[Stored items]
## src/rtl/program_loader.sv

```systemverilog
// Loads a program word-by-word into CPU memory, then releases the CPU.
// Optional LOADER_CHECKSUM_EN adds a running mod-256 sum of the written words.
module program_loader (
  input  logic       clk,
  input  logic       clr,
  input  logic       start,
  input  logic       in_valid,
  input  logic [7:0] in_word,
  output logic       in_ready,
  output logic [4:0] mem_addr,
  output logic [7:0] mem_data,
  output logic       mem_wr,
  output logic       busy,
  output logic       cpu_run,
  output logic       err,
  output logic [7:0] checksum
);

  localparam logic [2:0] OP_HLT   = 3'd4;
  localparam logic [4:0] LAST_ADR = 5'd31;

  typedef enum logic [2:0] {IDLE, LOAD, WRITE, DONE, ERR} state_t;

  state_t     state, state_nxt;
  logic [4:0] cnt;
  logic       accept;
  logic       restart;
  logic       is_hlt;

  assign accept  = (state == LOAD) && in_valid;
  assign restart = start && ((state == IDLE) || (state == DONE) || (state == ERR));
  // mem_data holds the latched word throughout WRITE, so decode HLT from it
  assign is_hlt  = (mem_data[7:5] == OP_HLT);

  always_ff @(posedge clk or posedge clr) begin
    if (clr) state <= IDLE;
    else     state <= state_nxt;
  end

  always_comb begin
    state_nxt = state;
    in_ready  = 1'b0;
    mem_wr    = 1'b0;
    busy      = 1'b0;
    cpu_run   = 1'b0;
    err       = 1'b0;
    case (state)
      IDLE:  if (start) state_nxt = LOAD;
      LOAD: begin
        in_ready = 1'b1;
        busy     = 1'b1;
        if (in_valid) state_nxt = WRITE;
      end
      WRITE: begin
        mem_wr = 1'b1;
        busy   = 1'b1;
        if (is_hlt)                state_nxt = DONE;
        else if (cnt == LAST_ADR)  state_nxt = ERR;
        else                       state_nxt = LOAD;
      end
      DONE: begin
        cpu_run = 1'b1;
        if (start) state_nxt = LOAD;
      end
      ERR: begin
        err = 1'b1;
        if (start) state_nxt = LOAD;
      end
      default: state_nxt = IDLE;
    endcase
  end

  // Address/data are captured at acceptance so they stay frozen outside WRITE
  always_ff @(posedge clk or posedge clr) begin
    if (clr) begin
      cnt      <= '0;
      mem_addr <= '0;
      mem_data <= '0;
    end else if (restart) begin
      cnt <= '0;
    end else if (accept) begin
      mem_addr <= cnt;
      mem_data <= in_word;
    end else if ((state == WRITE) && !is_hlt && (cnt != LAST_ADR)) begin
      cnt <= cnt + 5'd1;
    end
  end

`ifdef LOADER_CHECKSUM_EN
  logic [7:0] sum;

  always_ff @(posedge clk or posedge clr) begin
    if (clr)                 sum <= '0;
    else if (restart)        sum <= '0;
    else if (state == WRITE) sum <= sum + mem_data;
  end

  assign checksum = sum;
`else
  assign checksum = 8'h00;
`endif

endmodule
```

What to produce: For every line above that holds the word "else", report the whole line.

Answer to this task:
    else     state <= state_nxt;
        else if (cnt == LAST_ADR)  state_nxt = ERR;
        else                       state_nxt = LOAD;
    end else if (restart) begin
    end else if (accept) begin
    end else if ((state == WRITE) && !is_hlt && (cnt != LAST_ADR)) begin
    else if (restart)        sum <= '0;
    else if (state == WRITE) sum <= sum + mem_data;
`else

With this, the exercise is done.